After a ten-year ride, one of the few remaining survivors of the adware era, Zango, has shuttered its doors under foreclosure, its assets sold to Blinkx to pay creditors.
Launched as ePIPO in 1999, the Bellevue Wash.-based firm’s founders first embraced a pay-to-surf model. Internet users were paid a small fee to browse the Web while running the ePIPO software, which displayed banner ads. Users also made money by referring others to install and use the app. The company evolved over time into an ad-supported catalog of online videos, games, music, tools, and utilities.
In 2001, about the time of the dot-com bust, the company changed its name to 180solutions. As its business grew, so did its reputation for bad practices such as drive-by downloads of its software, meaning a consumer’s computer might install the adware without his or her knowledge just by visiting a Web site or viewing an ad. With time it became known as a distributor of adware — and in some circles, spyware. But former Zango CTO Ken Smith said many of the ill-deeds were the result not of the company’s direct actions, but of its fast and loose dealings with affiliates. Those affiliates were the real bad actors, he said. He described some of the events in a blog post called What Zango Got Wrong. “Back in 2003-2005, we partnered with some people that we should never have partnered with,” he wrote. “We almost completely outsourced our distribution to them, and we let them promote and install our software without adequate oversight or supervision.”
According to Smith, only about 4 percent of Zango’s installs between 2003 and 2005 were “completely silent,” meaning affiliates used browser security holes to force installs and did not acquire permission from users. Further, he says the vast majority of Zango installs received “inadequate” consent, meaning “the user technically had an opportunity to decline the install, but wasn’t presented with enough information to make an informed choice,” Smith said on his blog.

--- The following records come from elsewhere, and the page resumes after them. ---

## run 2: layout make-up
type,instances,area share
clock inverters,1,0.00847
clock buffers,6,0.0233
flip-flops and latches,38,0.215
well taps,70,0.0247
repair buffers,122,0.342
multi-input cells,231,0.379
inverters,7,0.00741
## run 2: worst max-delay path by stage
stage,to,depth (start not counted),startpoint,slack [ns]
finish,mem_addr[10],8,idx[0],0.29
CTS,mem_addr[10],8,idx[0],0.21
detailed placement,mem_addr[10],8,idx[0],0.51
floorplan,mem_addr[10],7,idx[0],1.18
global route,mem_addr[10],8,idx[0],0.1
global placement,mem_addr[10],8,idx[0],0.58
[src/rtl/operand_entry_controller_if.sv]
// rtl/operand_entry_controller_if.sv - board I/O and processinho strobe bundle for operand_entry_controller
interface operand_entry_controller_if;
   logic [3:0] switches;
   logic       key_enter;
   logic       key_clear;
   logic [3:0] operando;
   logic       setRegA;
   logic       setRegB;
   logic [3:0] ula_operation;
   logic       latch_ula;
   logic [2:0] phase;
   logic       busy;

   modport master (
      input  switches, key_enter, key_clear,
      output operando, setRegA, setRegB, ula_operation, latch_ula, phase, busy
   );

   modport slave (
      output switches, key_enter, key_clear,
      input  operando, setRegA, setRegB, ula_operation, latch_ula, phase, busy
   );
endinterface

[src/rtl/operand_entry_controller.sv]
// rtl/operand_entry_controller.sv - debounced button sequencer capturing A, B and opcode for processinho
module operand_entry_debounce #(
   parameter int DEBOUNCE_CYCLES = 250000,
   parameter int CNT_W           = $clog2(DEBOUNCE_CYCLES)
) (
   input  logic clock,
   input  logic reset,
   input  logic key_n,
   output logic press_evt
);
   localparam logic [CNT_W-1:0] CNT_LAST = CNT_W'(DEBOUNCE_CYCLES - 1);

   logic             sync1, sync2, stable, stable_prev;
   logic [CNT_W-1:0] cnt;

   always_ff @(posedge clock or negedge reset) begin
      if (!reset) begin
         sync1       <= 1'b0;
         sync2       <= 1'b0;
         stable      <= 1'b0;
         stable_prev <= 1'b0;
         cnt         <= '0;
      end else begin
         sync1       <= ~key_n;
         sync2       <= sync1;
         stable_prev <= stable;
         // Any sample agreeing with the stable level restarts the count.
         if (sync2 != stable) begin
            if (cnt == CNT_LAST) begin
               stable <= sync2;
               cnt    <= '0;
            end else begin
               cnt <= cnt + CNT_W'(1);
            end
         end else begin
            cnt <= '0;
         end
      end
   end

   assign press_evt = stable & ~stable_prev;
endmodule

module operand_entry_controller #(
   parameter int DEBOUNCE_CYCLES = 250000,
   parameter int CNT_W           = $clog2(DEBOUNCE_CYCLES)
) (
   input  logic                        clock,
   input  logic                        reset,
   operand_entry_controller_if.master  bus
);
   typedef enum logic [2:0] {
      WAIT_A  = 3'd0,
      WAIT_B  = 3'd1,
      WAIT_OP = 3'd2,
      EXEC    = 3'd3,
      SHOW    = 3'd4
   } state_t;

   state_t     state_q, state_d;
   logic [3:0] operando_q, operando_d;
   logic [3:0] ula_q, ula_d;
   logic       set_a_q, set_a_d;
   logic       set_b_q, set_b_d;
   logic       latch_q, latch_d;
   logic       enter_evt, clear_evt;

   operand_entry_debounce #(.DEBOUNCE_CYCLES(DEBOUNCE_CYCLES), .CNT_W(CNT_W)) u_db_enter (
      .clock     (clock),
      .reset     (reset),
      .key_n     (bus.key_enter),
      .press_evt (enter_evt)
   );

   operand_entry_debounce #(.DEBOUNCE_CYCLES(DEBOUNCE_CYCLES), .CNT_W(CNT_W)) u_db_clear (
      .clock     (clock),
      .reset     (reset),
      .key_n     (bus.key_clear),
      .press_evt (clear_evt)
   );

   always_ff @(posedge clock or negedge reset) begin
      if (!reset) begin
         state_q    <= WAIT_A;
         operando_q <= 4'h0;
         ula_q      <= 4'h0;
         set_a_q    <= 1'b0;
         set_b_q    <= 1'b0;
         latch_q    <= 1'b0;
      end else begin
         state_q    <= state_d;
         operando_q <= operando_d;
         ula_q      <= ula_d;
         set_a_q    <= set_a_d;
         set_b_q    <= set_b_d;
         latch_q    <= latch_d;
      end
   end

   always_comb begin
      state_d    = state_q;
      operando_d = operando_q;
      ula_d      = ula_q;
      set_a_d    = 1'b0;
      set_b_d    = 1'b0;
      latch_d    = 1'b0;
      // Clear dominates enter; an EXEC cycle still fires its latch.
      if (clear_evt) begin
         state_d = WAIT_A;
         latch_d = (state_q == EXEC);
      end else begin
         case (state_q)
            WAIT_A: if (enter_evt) begin
               operando_d = bus.switches;
               set_a_d    = 1'b1;
               state_d    = WAIT_B;
            end
            WAIT_B: if (enter_evt) begin
               operando_d = bus.switches;
               set_b_d    = 1'b1;
               state_d    = WAIT_OP;
            end
            WAIT_OP: if (enter_evt) begin
               ula_d   = bus.switches;
               state_d = EXEC;
            end
            EXEC: begin
               latch_d = 1'b1;
               state_d = SHOW;
            end
            SHOW: if (enter_evt) begin
               state_d = WAIT_A;
            end
            default: state_d = WAIT_A;
         endcase
      end
   end

   assign bus.operando      = operando_q;
   assign bus.ula_operation = ula_q;
   assign bus.setRegA       = set_a_q;
   assign bus.setRegB       = set_b_q;
   assign bus.latch_ula     = latch_q;
   assign bus.phase         = state_q;
   assign bus.busy          = (state_q != WAIT_A);
endmodule

[src/flat_wrapper.sv]
// flat-port wrapper written by rule: the top's interface ports become plain ports
module operand_entry_controller_flat 
#(
   parameter int DEBOUNCE_CYCLES = 250000,
   parameter int CNT_W           = $clog2(DEBOUNCE_CYCLES)
)
  (clock, reset, bus_switches, bus_key_enter, bus_key_clear, bus_operando, bus_setRegA, bus_setRegB, bus_ula_operation, bus_latch_ula, bus_phase, bus_busy);
  operand_entry_controller_if bus_i ();
  input  logic clock;
  input  logic reset;
  input wire logic [$bits(bus_i.switches)-1:0] bus_switches;
  input wire logic [$bits(bus_i.key_enter)-1:0] bus_key_enter;
  input wire logic [$bits(bus_i.key_clear)-1:0] bus_key_clear;
  output wire logic [$bits(bus_i.operando)-1:0] bus_operando;
  output wire logic [$bits(bus_i.setRegA)-1:0] bus_setRegA;
  output wire logic [$bits(bus_i.setRegB)-1:0] bus_setRegB;
  output wire logic [$bits(bus_i.ula_operation)-1:0] bus_ula_operation;
  output wire logic [$bits(bus_i.latch_ula)-1:0] bus_latch_ula;
  output wire logic [$bits(bus_i.phase)-1:0] bus_phase;
  output wire logic [$bits(bus_i.busy)-1:0] bus_busy;
  assign bus_i.switches = bus_switches;
  assign bus_i.key_enter = bus_key_enter;
  assign bus_i.key_clear = bus_key_clear;
  assign bus_operando = bus_i.operando;
  assign bus_setRegA = bus_i.setRegA;
  assign bus_setRegB = bus_i.setRegB;
  assign bus_ula_operation = bus_i.ula_operation;
  assign bus_latch_ula = bus_i.latch_ula;
  assign bus_phase = bus_i.phase;
  assign bus_busy = bus_i.busy;
  operand_entry_controller #(.DEBOUNCE_CYCLES(DEBOUNCE_CYCLES), .CNT_W(CNT_W)) u_core (.clock(clock), .reset(reset), .bus(bus_i));
endmodule
[config.mk]
export PLATFORM = sky130hd
export DESIGN_NAME = operand_entry_controller_flat
export DESIGN_NICKNAME = d
export VERILOG_FILES = /design/src/rtl/operand_entry_controller_if.sv /design/src/rtl/operand_entry_controller.sv /design/src/flat_wrapper.sv
export SDC_FILE = /design/constraint.sdc
export NUM_CORES = 1
export LEC_CHECK = 0
export CAP_MARGIN = 20
export CELL_PAD_IN_SITES_DETAIL_PLACEMENT = 0
export CELL_PAD_IN_SITES_GLOBAL_PLACEMENT = 1
export CORE_AREA = 2 2 69 84
export CTS_BUF_LIST = sky130_fd_sc_hd__clkbuf_2
export CTS_CLUSTER_DIAMETER = 150
export DETAILED_ROUTE_END_ITERATION = 10
export DIE_AREA = 0 0 71 86
export MAX_ROUTING_LAYER = met4
export PLACE_DENSITY = 0.91
export SYNTH_ARGS = -nofsm -noshare
export SYNTH_HDL_FRONTEND = slang
export SYNTH_SLANG_ARGS = --single-unit
[constraint.sdc]
create_clock -name clock -period 4.73 [get_ports clock]
set_input_delay 1.1825 -clock clock [delete_from_list [all_inputs] [get_ports clock]]
set_output_delay 1.1825 -clock clock [all_outputs]
set_load 0.02 [all_outputs]
* Word level (Yosys, flattened, before mapping) *
Cells that the tools add are included.

storage, ports and cells
  memory bits (read-only) = 0
  bits in registers = 58
  memories kept = 0
  memory bits (writable) = 0
  bits in latches = 0
  word-level logic and storage cells = 62

cells by class
  bitwise logic cells = 7
  reductions and logical operators = 8
  $mul = 0
  shift operators = 0
  equality and inequality tests = 12
  mux-type cells = 17
  order comparisons = 0
  add/sub/neg operators = 2
  div/mod/pow operators = 0

operator list
  cell                                                    number
  two-way mux 18 bit                                      4
  adder 18 x 1 -> 18 bit (second input constant)          2
  equality test 18 bit (second input constant)            2
  two-way mux 3 bit                                       5
  one-hot mux 3 bit (5 select lines)                      1
  inequality test 3 x 1 -> 1 bit (second input constant)  4
  two-way mux 1 bit                                       7
  equality test 3 x 2 -> 1 bit (second input constant)    2
  AND reduction 3 bit                                     2
  inverter 1 bit                                          5
  AND reduction 2 bit                                     2
  AND reduction 4 bit                                     1
  equality test 3 x 1 -> 1 bit (second input constant)    1
  equality test 3 bit (second input constant)             1
  zero test 3 bit                                         1
  nonzero test 3 bit                                      1
  bitwise AND 1 bit                                       2
  inequality test 1 bit                                   2
  OR reduction 2 bit                                      1

* Logic depth before layout (Yosys ltp) *
  word-level depth = 5
  depth in mapped cells = 5
  depth with buffers taken out = 5

* Modules after synthesis *
A second synthesis with hierarchy kept.

second synthesis, totals
  cells, all modules = 242
  area total of the unflattened synthesis = 2683.8 um^2

by module, submodules not included
  module                    area an instance (um^2)  instances  sequential area each (um^2)  cells an instance
  operand_entry_debounce    1064.8                   2          550.5                        101
  operand_entry_controller  554.3                    1          350.3                        40

* Worst setup path before layout *
OpenSTA, ideal clock, no wires.

  path type = reg-to-output
  from = reg u_core.state_q[2] (netlist: u_core.bus.phase[2])
  to = out bus_busy
  required time = 3.548 ns
  setup slack = 2.496 ns
  data arrival time = 1.051 ns
  stages on the path, launching flop included = 3
  cell sequence = dfrtp_1 -> clkbuf_1 -> or3_1

on the way
  word-level cells in the longest chain between the ends = 1

ends and longest elaborated chain
  element                 line                             source
  from (decl)             operand_entry_controller.sv:60   state_t state_q, state_d;
  from (signal assigned)  operand_entry_controller.sv:91   state_q <= state_d;
  nonzero test 3 bit      operand_entry_controller.sv:145  assign bus.busy = (state_q != WAIT_A);
  to (decl)               flat_wrapper.sv:20               output wire logic [$bits(bus_i.busy)-1:0] bus_busy;

Every way passes these cells.

* Worst setup path after layout *
  from = reg u_core.state_q[0] (netlist: u_core.bus.phase[0])
  to = out bus_busy

The elaborated chain is that of the path after synthesis.

==> flow_summary.json <==
{
  "synth-compound-area-share_pct": 2.74,
  "wl_per_cell_um": 13.7,
  "cts-root-buf": "clkbuf_2",
  "cts_tree": "done",
  "ios": 23,
  "grt_max_degree": 38,
  "floorplan.die_area_mm2": 0.00611,
  "final_common_cell": "dfrtp_1",
  "syn_area_per_cell_um2": 10.6,
  "dpl.hpwl_um": 3240,
  "setup_viol_count_final": 0,
  "yosys_register_bits": 58,
  "fin_util_pct": 57.9,
  "p_seq_share_pct": 53.3,
  "worstPathArrival_ns": 1.86,
  "postCtsSetupRepairBufs": 0,
  "n_antenna_cell": 0,
  "slew_violations": 0,
  "synth_edf_count": 0,
  "ys_types": 31,
  "clockBufferDepth": 2,
  "clock_latency_ns": 0.48,
  "start_kind": "flip-flop",
  "start_util_pct": 49.5,
  "comb_power_share_pct": 4.0,
  "vias_per_cell": 5.47,
  "p_int_mw": 0.746,
  "yosysWarnings": 0,
  "ctsResizeCount": 0,
  "synthTopCellsByArea": "dfrtp_1 (56%), xnor2_1 (7.7%), nor2_1 (6.3%)",
  "ant_nets": 0,
  "gp_congestion": 0.837,
  "netlist_area_mm2": 0.00260,
  "hp-class": "flip-flop to flip-flop",
  "switching_share_pct": 22.0,
  "outcome": "finished, final reports clean",
  "finalCritPeriodShare_pct": 64.4,
  "drt_iter0_drc": 141,
  "cp_slowest_stage_delay_ns": 0.54,
  "grt_use_total_pct": 18.2,
  "worst_path_max_delay_cell": "clkdlybuf4s50_1",
  "clk_pin_slew_ns": 0.17,
  "end_kind": "primary output",
  "core_mm2": 0.00526,
  "final_nets": 287,
  "clock_skew_ns": 0.0180,
  "syn2layout_area_growth_pct": 17.1,
  "path_cells": "or3_1, clkdlybuf4s50_1",
  "p_sw_mw": 0.211,
  "fp-row-count": 29,
  "p_leak_nw": 1.26,
  "synth_top_cell_by_area": "dfrtp_1",
  "synth.top_cell.area_share_pct": 55.8,
  "synth_top_family_by_area": "simple AND/OR/NAND/NOR gates",
  "io_buffers": 22,
  "synth-simple-area-share_pct": 23.3,
  "hold_viol_final": 0,
  "cts_htree_levels": 3,
  "first_pass_iters": 4,
  "final_cell_mix": "dfrtp_1 (58), nor2_1 (44), xnor2_1 (23)",
  "num_vias": 1882,
  "overflow": 0,
  "yosys.area_share.adder_pct": 0.962,
  "cap_violations": 0,
  "synthMuxAreaShare_pct": 4.33,
  "cp.required_ns": 3.55,
  "setup_tns_ns": 0,
  "max_freq_mhz": 328,
  "period_minus_slack_ns": 3.05,
  "synth-async-reset-ratio_pct": 100,
  "ir_worst_vdd_mv": 0.225,
  "syn_inst": 245,
  "synth_nets": 255,
  "fp.dieW_um": 71,
  "clock_power_share_pct": 42.8,
  "drc": 0,
  "slew_headroom_pct": 45.2,
  "grt_pass1_wl_um": 8380,
  "crit_type": "flip-flop to primary output",
  "grt_pass1_vias": 1871,
  "rsz0062_at_grt": "false",
  "die_h_um": 86,
  "ys_seq_area_share_pct": 55.8,
  "synthFlopType": "dfrtp_1",
  "power.density_mw_per_mm2": 314,
  "drive_gt1_share_pct": 11.0,
  "power_mw": 0.956,
  "wirelength_um": 4730,
  "critPathMaxFanout": 7,
  "cts_hold_buf": 0,
  "antenna_found_initial": 0,
  "worst_pin_slew_ns": 0.814,
  "cts_buffers": 9,
  "cts_sinks": 58,
  "synth_xor_area_share_pct": 10.8
}
## synthesized netlist by cell type (2+ instances only)
cell / instances
or3_1: 4
xor2_1: 9
or4_1: 3
nand2_1: 9
mux2_2: 10
xnor2_1: 23
inv_1: 10
a21oi_1: 4
nand4_1: 13
dfrtp_1: 58
ha_1: 2
nor2b_1: 3
nor3_1: 15
nor4_1: 10
nor2_1: 44
nand3_1: 12
clkbuf_1: 2
## power by group through the flow
stage | Sequential, mW | Clock [mW] | Combinational (mW)
floorplan | 0.520 | 0 | 0.0144
global placement | 0.519 | 0 | 0.0384
detailed placement | 0.519 | 0 | 0.0388
CTS | 0.510 | 0.418 | 0.0391
global route | 0.511 | 0.436 | 0.0439
finish | 0.510 | 0.409 | 0.0378
## worst max-delay path: cells and delay by family (launching register included)
family	cells	cell delay, ns
buffers and inverters	1	0.54
DFF	1	0.47
and+or+nand+nor	1	0.39
## final timing paths
| check | from | to | slack, ns | cells past startpoint |
|---|---|---|---|---|
| setup / recovery | u_core.bus.phase[0] | bus_busy | 1.68 | 2 |
| hold / removal | u_core.u_db_enter.sync1 | u_core.u_db_enter.sync2 | 0.37 | 0 |
| setup reg to reg | u_core.u_db_enter.cnt[6] | u_core.u_db_enter.cnt[12] | 2.52 | 4 |
| hold reg to reg | u_core.u_db_enter.sync1 | u_core.u_db_enter.sync2 | 0.37 | 0 |
| max in group asynchronous | reset | u_core.u_db_enter.cnt[0] | 3.17 | 2 |
| min in group asynchronous | reset | u_core.u_db_clear.cnt[10] | 0.77 | 1 |
## stage by stage
stage	area, µm²	cells	hold slack (ns)	setup slack [ns]
4_1_cts	3050	344	0.376	1.65
3_3_place_gp	2890	328	0.333	2.22
6_report	3050	344	0.366	1.68
5_1_grt	3050	344	0.386	1.59
2_1_floorplan	2600	245	0.331	2.50
3_5_place_dp	2890	328	0.337	2.20
## sequential cells by signal (all words and copies together) (netlist names), 3 cells and up
| register | count |
|---|---|
| u_core.bus.ula_operation | 4 |
| u_core.u_db_enter.cnt | 18 |
| u_core.bus.phase | 3 |
| u_core.u_db_clear.cnt | 18 |
| u_core.bus.operando | 4 |
## final cells by class
class                           instances  area (µm²)
Sequential cell                        58        1450
Inverter                               10        37.5
Tap cell                               62        77.6
Multi-Input combinational cell        174        1090
Timing Repair Buffer                   24         230
Clock inverter                          6         105
Clock buffer                           10        50.0
Fill cell                             437        2210
## cells by family (layout without fill, tap and decap cells)
| family | after synthesis | count (layout) |
|---|---|---|
| adder cells (fa/ha/maj) | 2 | 2 |
| buffers and inverters | 13 | 50 |
| AND/OR/NAND/NOR | 121 | 121 |
| AO/OA/AOI/OAI | 9 | 9 |
| multiplexers | 10 | 10 |
| XOR/XNOR | 32 | 32 |
| flip-flops | 58 | 58 |
## per-layer routing
metal / up-vias / part of all wire, % / GRT usage [%] / wire [µm]
met4: 0 / 1.6 / 8.40 / 74
met1: 924 / 46 / 22.3 / 2200
met5: - / 0 / - / 0
li1: 914 / - / - / -
met2: 37 / 48 / 28.0 / 2280
met3: 7 / 3.7 / 5.05 / 176
No activity file was read; power rests on OpenSTA's default activity.
==> edit 1: new RTL, config.mk and constraints unchanged <==
Take the reset off `operando_q` and load it in a clocked block of its own.
--- a/src/rtl/operand_entry_controller.sv
+++ b/src/rtl/operand_entry_controller.sv
@@ -84,3 +84,2 @@
          state_q    <= WAIT_A;
-         operando_q <= 4'h0;
          ula_q      <= 4'h0;
@@ -91,3 +90,2 @@
          state_q    <= state_d;
-         operando_q <= operando_d;
          ula_q      <= ula_d;
@@ -97,2 +95,6 @@
       end
+   end
+
+   always_ff @(posedge clock) begin
+      operando_q <= operando_d;
    end
Function: no difference found for any inputs over 10 cycles, from zero or initial values and one cycle with reset low; that may be too few to reach the edited logic, so the function may still have changed.
==> edit 1 against the original RTL <==
Via count is 4.1% lower; first-iteration DRC count is 5.0% lower; clock skew is 0.0060 ns lower; power is 5.1% higher; sequential cell count stayed put; synthesized area is 0.77% lower; clock power is 13% higher; worst setup slack worse by 0.056 ns; wire length is 5.1% lower; final area stayed put.
==> edit 1: results <==
status:
  outcome: "finished, final reports clean"
logic_synthesis:
  synth_xor_area_frac: 0.109
  async_flop_share: 0.931
  synth_mux_area_frac: 0.0344
  yosysSeqAreaShare: 0.570
  synthTopCellsByCount: "dfrtp_1 (54), nor2_1 (46), xnor2_1 (23)"
  synth_fa_ha_area_frac: 0.00969
  synth_nets: 251
  ys.warnings.count: 0
  synth_cell_types: 33
  synth_compound_area_frac: 0.0237
  synthTopCellsByArea: "dfrtp_1 (52%), xnor2_1 (7.8%), nor2_1 (6.7%)"
  synth_edf_count: 4
  synth_cells: 241
final_layout:
  clk_share: 0.0587
  seq_area_mm2: 0.00147
  reg_top3: "u_core.u_db_clear.cnt: 18 flops, u_core.u_db_enter.cnt: 18 flops"
  largest_cell_class: "sequential cells"
  drive_gt1_frac: 0.105
  fillers: 462
  buf_share: 0.0756
  nFlopsAndLatches: 58
  multi_input_area_share: 0.345
  num-multi-input-gates: 169
  final_nets: 282
grt:
  grt_util_all_layers: 0.174
  grt_first_pass_wirelength_um: 8000
  antenna_found_initial: 0
  grt_max_degree: 32
  grt_pass1_vias: 1830
power:
  pwr-share-comb: 0.029
  intPower_uw: 798
  peakVddDrop_v: 0.000273
  pg_clk_uw: 463
  leakagePower_uw: 0.00127
setup_path:
  cp_max_fo: 9
  crit_path_start: "u_core.bus.phase[0]"
  crit_family: "buffers and inverters"
  cpPeakStageDelay_ns: 0.54
  arrival_ns: 1.92
  reg2reg_from: "u_core.u_db_enter.cnt[13]"
timing:
  worst_pin_slew_ns: 0.853
  skew_ns: 0.0120
detailed_routing:
  drt_iter0_drc: 134
  vias_per_cell: 5.32
  dr.pass1.iters: 4
  wl_um: 4490
  detail_route.wl_per_cell_um: 13.2
cts:
  clock_latency_ns: 0.49
  htreeDepth: 3
  numCtsBuffers: 9
  clockBufferDepth: 2
  cts-root-buf: "clkbuf_2"
  cts_resized: 0
placement:
  io_buffers: 22
  dp_hpwl_um: 3130
  dp.cells: 323
  gp_congestion: 0.770
worst_hold_path:
  hold_start: "u_core.u_db_clear.sync1"
edit 1: cell count changes in the layout (fill, tap and decap cells not counted), sizes merged, moves of 2 or more:
| cell | unedited run | this run |
|---|---|---|
| nor2 | 44 | 46 |
| dfrtp | 58 | 54 |
| nor4 | 10 | 12 |
| a21oi | 4 | 2 |
| mux2 | 10 | 7 |
| nor3 | 15 | 10 |
| nand2 | 9 | 11 |
| edfxtp | 0 | 4 |
edit 1: metal layers:
layer	global-route usage	share of wire	vias up
met2	0.278	0.50	41
met3	0.0353	0.031	12
li1	-	-	897
met1	0.201	0.44	854
met4	0.110	0.029	0
met5	-	0	-
edit 1: final timing paths:
path | to | slack, ns | depth (start not counted)
max in group asynchronous | u_core.u_db_clear.cnt[2] | 3.29 | 2
worst max register to register | u_core.u_db_enter.cnt[3] | 2.52 | 4
worst min register to register | u_core.u_db_clear.sync2 | 0.37 | 0
worst max-delay path | bus_busy | 1.63 | 2
min in group asynchronous | u_core.u_db_enter.cnt[6] | 0.65 | 1
worst min-delay path | u_core.u_db_clear.sync2 | 0.37 | 0
edit 1: cells by family after synthesis:
group / Yosys count
DFF: 58
buffers and inverters: 14
adders and majority gates: 2
muxes: 8
AOI/OAI and AO/OA: 7
xor gates and xnor gates: 32
and+or+nand+nor: 120
edit 1: metrics by stage:
step	worst slack (ns)	hold WS [ns]	power (uW)	area (um^2)	util
after floorplan	2.44	0.331	533	2580	-
after global placement	2.18	0.333	552	2870	0.545
after detailed placement	2.16	0.339	552	2870	0.545
after CTS	1.60	0.378	1010	3050	0.579
after global routing	1.57	0.368	1040	3050	0.579
final	1.63	0.374	1000	3050	0.579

In a bid to clean up its act, the company joined the Network Advertising Initiative (NAI), a self-regulatory group of online marketing companies engaged in behavioral targeting. At that time, 180solutions spoke out against parties that take advantage of security holes in browsers to install spyware and other harmful software.
Along with other adware vendors such as Claria and WhenU, 180solutions was named in FTC complaints and suits against adware. It later became the defendant in a class-action suit filed in Illinois. (The suit was dismissed). Later the FTC won a settlement against 180solutions, which had by then renamed itself Zango.
A series of acquisitions followed. In 2006 the company acquired an Israeli firm, Hotbar, a provider of emoticons, e-cards, skins, wallpapers and games. It went on to buy LoudCash, a toolbar distribution channel; EasyMessenger, a free IM program designed to support multiple clients; and Full Armor Studios, a game developer.
Zango’s reputation never fully recovered, and neither did its business. The company’s products were often blocked by anti-virus and spyware filters, limiting its distribution, Smith said, and it suffered from the rising cost of customer acquisition and retention. It was also carrying significant debt resulting from acquisitions made using debt rather than capital, he said.
Zango’s trajectory ended in foreclosure. Video search engine Blinkx purchased assets from the banks. Those assets, including some IP and hardware, constituted less than 10 percent of Zango’s total assets, according to a Blinkx spokeswoman. Blinkx was unavailable for further comment.
Employees were reportedly shut out from the Zango network and their e-mail. There are reports they were escorted from their offices by security guards. It is unclear whether these actions were taken by the banks or Blinkx.